The plaque was unadorned, the letters deeply carved in an elegant script reminiscent of Eric Gill, and Dalgliesh remembered his aunt telling him that it had been placed there by previous owners in the late 1920s when the cottage was originally extended. One of the advantages of a religious education is the ability to identify at least the better-known texts of scripture, and this was one which it needed no effort of memory to recall. As a delinquent nine-year-old at his prep school, he had once been required by the headmaster to write out in his best handwriting the whole of the third chapter of Ecclesiastes, old Gumboil, economical in this as in all matters, believing that writing lines should combine punishment with literary and religious education. The words, in that round childish script, had remained with him. It was, he thought, an interesting choice of text.

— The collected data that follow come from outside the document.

Context: an optimization exercise on an open-source flow, tuned for small area. The choices shown serve that exercise and are no tape-out recipe.
Where RTL was checked, it was by simulation tests only, not by an equivalence proof against the original.
Power and IR drop assume default switching activity.

==> run a: inputs <==
==> flow/design.v (excerpt) <==
module layer_top (
   input  logic             clk,
   input  logic             reset,
   input  logic             s_valid,
   input  logic             m_ready,
   input  layer_pkg::data_t data_in,
   output logic             s_ready,
   output logic             m_valid,
   output layer_pkg::data_t data_out
);
==> module layer_sequencer, before the edit <==
module layer_sequencer (
   input  logic                 clk,
   input  logic                 reset,
   input  logic                 s_valid,
   input  logic                 m_ready,
   output logic                 s_ready,
   output logic                 m_valid,
   output logic                 vec_wr_en,    
   output layer_pkg::vec_addr_t pos,          
   output logic                 run,          
   output logic                 en,           
   output layer_pkg::out_idx_t  out_idx,      
   output logic [5:0]           entry_next,   
   output logic                 x_bypass      
);
   layer_pkg::vec_addr_t load_cnt;    
   logic vec_pending;    
   logic done;           
   logic fire;
   logic can_start;
   logic start;
   logic last_start;     
   logic gap;            
   assign m_valid = done;
   assign fire    = done & m_ready;
   assign can_start  = (pos[1:0] == 2'd0) && (pos[2] != out_idx[0]) && !run && (!done || fire);
   assign start      = can_start && (out_idx != '0 || vec_pending || vec_wr_en);
   assign last_start = can_start && out_idx == 4'd15;
   assign en         = start | run;
   assign s_ready   = (pos == load_cnt) && (load_cnt != '0 || !vec_pending || last_start);
   assign vec_wr_en = s_ready & s_valid;
   assign gap       = (pos == load_cnt) && (load_cnt != '0) && !s_valid;
   layer_pkg::vec_addr_t load_cnt_d;
   assign load_cnt_d = reset ? '0 : load_cnt + vec_wr_en;
   layer_pkg::vec_addr_t pos_d;
   layer_pkg::out_idx_t  out_idx_d;
   logic                 finish;         
   assign finish     = run && pos[1:0] == 2'd3 && !(gap && out_idx == '0);
   assign pos_d      = reset ? '0 : pos + 1'b1;
   assign out_idx_d  = reset ? '0 : out_idx + finish;
   assign entry_next = {out_idx_d, pos_d[1:0]};
   always_ff @(posedge clk) begin
      pos      <= pos_d;
      out_idx  <= out_idx_d;
      load_cnt <= load_cnt_d;
      x_bypass <= (pos_d == load_cnt_d) && out_idx_d == '0;
   end
   always_ff @(posedge clk) begin
      if (reset) begin
         vec_pending <= 1'b0;
         run         <= 1'b0;
         done        <= 1'b0;
      end else begin
         if (vec_wr_en && load_cnt == 3'd7)
            vec_pending <= 1'b1;
         else if (start && out_idx == 4'd15)
            vec_pending <= 1'b0;
         if (start)
            run <= 1'b1;
         else if (run && (pos[1:0] == 2'd3 || (gap && out_idx == '0)))
            run <= 1'b0;
         if (finish)
            done <= 1'b1;
         else if (fire)
            done <= 1'b0;
      end
   end
endmodule
Settings: LEC_CHECK=0, CAP_MARGIN=20, CORE_MARGIN=2, CORE_UTILIZATION=40, SLEW_MARGIN=20; clock period 7.0 ns.
standard.sh (not shown) runs the stock make flow with config.mk's settings and CLKGATE_MAP_FILE= SYNTH_SCRIPT=/design/flow/synth_recipe.tcl, a recipe that flattens the netlist after the stock synthesis.
==> flow/flow/run.sh <==
#!/bin/bash
# The standard synthesis, then its combinational logic mapped again by
# ABC with an area-oriented script (flow/abc_resyn.script): the standard
# synthesis's registers and adder cells stay exactly as they are, with their
# names. Then the standard layout of that netlist, with extra ORFS make
# variables from flow/make_vars (one per line).
# Logs: flow_synth.log and flow_make.log (make's output), flow_resyn.log
# (Yosys); each ORFS step also keeps its own log under orfs/logs.
set -euo pipefail
args=()
while IFS= read -r line; do
   [[ -z "$line" || "$line" == \#* ]] && continue
   args+=("$line")
done < flow/make_vars

bash standard.sh "${args[@]}" synth > flow_synth.log 2>&1

RES=orfs/results/$FLOW_PLATFORM/layer_top/base
LIB=$FLOW_HOME/platforms/$FLOW_PLATFORM/lib/sky130_fd_sc_hd__tt_025C_1v80.lib
YOSYS=$FLOW_HOME/../tools/install/yosys/bin/yosys
DONT_USE=$(grep -o 'sky130_fd_sc_hd__[a-z0-9_]*' $FLOW_HOME/platforms/$FLOW_PLATFORM/config.mk | sort -u | sed 's/^/-dont_use /' | tr '\n' ' ')
cp $RES/1_2_yosys.v 1_2_yosys_standard.v
cat > resyn.ys <<EOT
read_liberty -ignore_miss_func $LIB
read_verilog 1_2_yosys_standard.v
hierarchy -top $FLOW_TOP
blackbox sky130_fd_sc_hd__dfxtp_1 sky130_fd_sc_hd__edfxtp_1 sky130_fd_sc_hd__fa_1 sky130_fd_sc_hd__ha_1 sky130_fd_sc_hd__conb_1
tee -o resyn_stat_before.txt stat -liberty $LIB
flatten
opt -purge
abc -script $PWD/flow/abc_resyn.script -liberty $LIB $DONT_USE -constr $PWD/orfs/objects/$FLOW_PLATFORM/layer_top/base/abc.constr
splitnets
opt_clean -purge
hilomap -singleton -hicell sky130_fd_sc_hd__conb_1 HI -locell sky130_fd_sc_hd__conb_1 LO
insbuf -buf sky130_fd_sc_hd__buf_4 A X
tee -o resyn_stat_after.txt stat -liberty $LIB
write_verilog -noattr -nohex -nodec 1_2_yosys_resyn.v
EOT
$YOSYS -s resyn.ys > flow_resyn.log 2>&1
# The new netlist must be fully mapped and hold the same registers
cat > resyn_check.ys <<EOT
read_liberty -lib $LIB
read_verilog 1_2_yosys_resyn.v
hierarchy -check -top $FLOW_TOP
check -assert -mapped
EOT
$YOSYS -s resyn_check.ys > flow_resyn_check.log 2>&1
regs() { grep -oE 'sky130_fd_sc_hd__e?dfxtp_[0-9]+ +\\?[^ ]+' "$1" | sort; }
if ! diff <(regs 1_2_yosys_standard.v) <(regs 1_2_yosys_resyn.v) > flow_resyn_regs.diff; then
   echo "registers differ from the standard synthesis" >&2
   exit 1
fi
cp 1_2_yosys_resyn.v $RES/1_2_yosys.v
rm -f $RES/1_synth.odb
bash standard.sh "${args[@]}" finish > flow_make.log 2>&1
==> flow/flow/abc_resyn.script <==
strash
dch -f
amap
strash
dch -f
amap
topo
stime -c
==> flow/flow/make_vars <==
BUFFER_PORTS_ARGS=-buffer_cell sky130_fd_sc_hd__buf_1
GPL_KEEP_OVERFLOW=0
PLACE_DENSITY=0.8
CTS_ARGS=-sink_clustering_enable -repair_clock_nets -buf_list sky130_fd_sc_hd__clkbuf_8 -dont_use_dummy_load
==> run b: changes against run a <==
--- a/flow/design.v
+++ b/flow/design.v
@@ -500,55 +500,55 @@
    assign sum[2] = op_a[2] ^ op_b[2] ^ cy[2];
    assign cy[3] = (op_a[2] & op_b[2]) | (op_a[2] & cy[2]) | (op_b[2] & cy[2]);
    assign sum[3] = op_a[3] ^ op_b[3] ^ cy[3];
    assign cy[4] = (op_a[3] & op_b[3]) | (op_a[3] & cy[3]) | (op_b[3] & cy[3]);
    assign sum[4] = op_a[4] ^ op_b[4] ^ cy[4];
-   assign cy_out[5] = (op_a[4] & op_b[4]) | (op_a[4] & cy[4]) | (op_b[4] & cy[4]);
-   assign cy[5] = run & acc_cy[5];
+   assign cy[5] = (op_a[4] & op_b[4]) | (op_a[4] & cy[4]) | (op_b[4] & cy[4]);
    assign sum[5] = op_a[5] ^ op_b[5] ^ cy[5];
-   assign cy[6] = (op_a[5] & op_b[5]) | (op_a[5] & cy[5]) | (op_b[5] & cy[5]);
+   assign cy_out[6] = (op_a[5] & op_b[5]) | (op_a[5] & cy[5]) | (op_b[5] & cy[5]);
+   assign cy[6] = run & acc_cy[6];
    assign sum[6] = op_a[6] ^ op_b[6] ^ cy[6];
    assign cy[7] = (op_a[6] & op_b[6]) | (op_a[6] & cy[6]) | (op_b[6] & cy[6]);
    assign sum[7] = op_a[7] ^ op_b[7] ^ cy[7];
    assign cy[8] = (op_a[7] & op_b[7]) | (op_a[7] & cy[7]) | (op_b[7] & cy[7]);
    assign sum[8] = op_a[8] ^ op_b[8] ^ cy[8];
-   assign cy_out[9] = (op_a[8] & op_b[8]) | (op_a[8] & cy[8]) | (op_b[8] & cy[8]);
-   assign cy[9] = run & acc_cy[9];
+   assign cy[9] = (op_a[8] & op_b[8]) | (op_a[8] & cy[8]) | (op_b[8] & cy[8]);
    assign sum[9] = op_a[9] ^ op_b[9] ^ cy[9];
    assign cy[10] = (op_a[9] & op_b[9]) | (op_a[9] & cy[9]) | (op_b[9] & cy[9]);
    assign sum[10] = op_a[10] ^ op_b[10] ^ cy[10];
-   assign cy[11] = (op_a[10] & op_b[10]) | (op_a[10] & cy[10]) | (op_b[10] & cy[10]);
+   assign cy_out[11] = (op_a[10] & op_b[10]) | (op_a[10] & cy[10]) | (op_b[10] & cy[10]);
+   assign cy[11] = run & acc_cy[11];
    assign sum[11] = op_a[11] ^ op_b[11] ^ cy[11];
    assign cy[12] = (op_a[11] & op_b[11]) | (op_a[11] & cy[11]) | (op_b[11] & cy[11]);
    assign sum[12] = op_a[12] ^ op_b[12] ^ cy[12];
-   assign cy_out[13] = (op_a[12] & op_b[12]) | (op_a[12] & cy[12]) | (op_b[12] & cy[12]);
-   assign cy[13] = run & acc_cy[13];
+   assign cy[13] = (op_a[12] & op_b[12]) | (op_a[12] & cy[12]) | (op_b[12] & cy[12]);
    assign sum[13] = op_a[13] ^ op_b[13] ^ cy[13];
-   assign cy[14] = (op_a[13] & op_b[13]) | (op_a[13] & cy[13]) | (op_b[13] & cy[13]);
+   assign cy_out[14] = (op_a[13] & op_b[13]) | (op_a[13] & cy[13]) | (op_b[13] & cy[13]);
+   assign cy[14] = run & acc_cy[14];
    assign sum[14] = op_a[14] ^ op_b[14] ^ cy[14];
    assign cy[15] = (op_a[14] & op_b[14]) | (op_a[14] & cy[14]) | (op_b[14] & cy[14]);
    assign sum[15] = op_a[15] ^ op_b[15] ^ cy[15];
    assign cy_out[0] = 1'b0;
    assign cy_out[1] = 1'b0;
    assign cy_out[2] = 1'b0;
    assign cy_out[3] = 1'b0;
    assign cy_out[4] = 1'b0;
-   assign cy_out[6] = 1'b0;
+   assign cy_out[5] = 1'b0;
    assign cy_out[7] = 1'b0;
    assign cy_out[8] = 1'b0;
+   assign cy_out[9] = 1'b0;
    assign cy_out[10] = 1'b0;
-   assign cy_out[11] = 1'b0;
    assign cy_out[12] = 1'b0;
-   assign cy_out[14] = 1'b0;
+   assign cy_out[13] = 1'b0;
    assign cy_out[15] = 1'b0;
    logic [15:0] cy_q;    
    always_ff @(posedge clk)
       if (en) begin
          acc  <= sum;
-         cy_q <= cy_out & 16'h2220;
+         cy_q <= cy_out & 16'h4840;
       end
-   assign acc_cy = cy_q & 16'h2220;
+   assign acc_cy = cy_q & 16'h4840;
 endmodule
 module mac_array (
    input  logic                 clk,
    input  logic                 vec_wr_en,
    input  logic                 x_bypass,
==> flow/flow/abc_resyn.script (replaced) <==
strash
dch -f
amap
topo
stime -c
==> run c: changes against run a <==
--- a/flow/design.v
+++ b/flow/design.v
@@ -69,31 +69,31 @@
    assign last_start = can_start && out_idx == 4'd15;
    assign en         = start | run;
    assign s_ready   = (pos == load_cnt) && (load_cnt != '0 || !vec_pending || last_start);
    assign vec_wr_en = s_ready & s_valid;
    assign gap       = (pos == load_cnt) && (load_cnt != '0) && !s_valid;
-   layer_pkg::vec_addr_t load_cnt_d;
-   assign load_cnt_d = reset ? '0 : load_cnt + vec_wr_en;
+   assign x_bypass  = (pos == load_cnt) && out_idx == '0;
    layer_pkg::vec_addr_t pos_d;
    layer_pkg::out_idx_t  out_idx_d;
    logic                 finish;         
    assign finish     = run && pos[1:0] == 2'd3 && !(gap && out_idx == '0);
    assign pos_d      = reset ? '0 : pos + 1'b1;
    assign out_idx_d  = reset ? '0 : out_idx + finish;
    assign entry_next = {out_idx_d, pos_d[1:0]};
    always_ff @(posedge clk) begin
-      pos      <= pos_d;
-      out_idx  <= out_idx_d;
-      load_cnt <= load_cnt_d;
-      x_bypass <= (pos_d == load_cnt_d) && out_idx_d == '0;
+      pos     <= pos_d;
+      out_idx <= out_idx_d;
    end
    always_ff @(posedge clk) begin
       if (reset) begin
+         load_cnt    <= '0;
          vec_pending <= 1'b0;
          run         <= 1'b0;
          done        <= 1'b0;
       end else begin
+         if (vec_wr_en)
+            load_cnt <= load_cnt + 1'b1;
          if (vec_wr_en && load_cnt == 3'd7)
             vec_pending <= 1'b1;
          else if (start && out_idx == 4'd15)
             vec_pending <= 1'b0;
          if (start)
==> flow/flow/abc_resyn.script (replaced) <==
strash
dch -f
amap
topo
stime -c
==> flow/flow/make_vars (replaced) <==
BUFFER_PORTS_ARGS=-buffer_cell sky130_fd_sc_hd__buf_1
GPL_KEEP_OVERFLOW=0
PLACE_DENSITY=0.8
CTS_ARGS=-sink_clustering_enable -repair_clock_nets -buf_list sky130_fd_sc_hd__clkbuf_16 -dont_use_dummy_load
==> summary of the runs <==
In count of clock-buffer cells in the layout, run a and run c do not differ. The lowest final area belongs to run b, the highest to run c. Between run c and run a, the lower clock power is in run a (gap 43%, measured against run a). Sequential share of layout area, lowest first: run c, run a, run b. Die area: run a > run c > run b. Setup slack: run a > run c > run b. Against run b, the via count of run c is larger by 0.35%. Combinational power, highest first: run c, run a, run b. Between run b and run a, the lower synthesized cell count is in run b (gap about 4%, measured against run a). Routed wire length, highest first: run b, run a, run c.
For run a, only the layout was checked, not whether the RTL still works.

port drivers added, routing unchanged:
The results above use ideal ports. As a check the final layouts listed here were re-extracted and re-timed, cells and wires unchanged. Step 1, drivers: a clkbuf_16 drives clk and a buf_2 each remaining input, both assumed. Step 2 moves the port delays by t, midway between the first and last clock arrival at a register: inputs arrive t later, outputs are due t later. That takes back most of the time a late clock gives input paths. a / b / c = ideal ports / drivers / drivers and shift; a / b = the first two.
| run | shift t [ns] | setup WS [ns] | hold WS [ns] | slew at the worst register clock pin (ns) | worst slew at a driven data input, ns |
|---|---|---|---|---|---|
| run a | 0.486 | 0.386 / 0.386 / 0.089 | 0.303 / 0.303 / 0.303 | 0.10 / 0.10 | 0.04 |
| run b | 0.495 | 0.260 / 0.260 / -0.203 | 0.304 / 0.304 / 0.304 | 0.12 / 0.12 | 0.04 |
| run c | 0.460 | 0.327 / 0.327 / 0.287 | 0.308 / 0.308 / 0.308 | 0.07 / 0.07 | 0.07 |
Met with ideal ports but missed after step 2: setup timing in run b. The setup slack of run b, which loses most, moves by 0.000 ns with the drivers and by -0.463 ns with both steps.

That which hath been is now; and that which is to be hath already been; and God requireth that which is past
.

He rang and there was only a short delay before Alice Mair opened the door. He saw a tall, handsome woman dressed with careful and expensive informality in a black cashmere sweater with a silk scarf at the throat and fawn trousers. He would have recognized her from her strong resemblance to her brother, although she looked the elder by some years. She took it for granted that each knew who the other was and, standing aside to motion him in, she said: “It’s good of you to be so accommodating, Mr. Dalgliesh. I’m afraid Nora Gurney is implacable. Once she knew you were on your way to Norfolk you were a predestined victim. Perhaps you would bring the proofs through to the kitchen.”

It was a distinguished face with the deep-set, widely spaced eyes beneath straight brows, a well-shaped, rather secretive mouth and strong greying hair swept upwards and curled into a chignon. In her publicity photographs she could, he recalled, look beautiful in a somewhat intimidating, intellectual and very English mould. But seen face-to-face, even in the informality of her own house, the absence of a spark of sexuality and, he sensed, a deep-seated reserve, made her seem less feminine and more formidable than he had expected, and she held herself stiffly, as if repelling invaders of her personal space. The handshake with which she had greeted him had been cool and firm and her brief smile was surprisingly attractive. He knew that he was oversensitive to the timbre of the human voice, and hers, although not jarring or unpleasant, sounded a little forced, as if she were deliberately speaking at an unnatural pitch.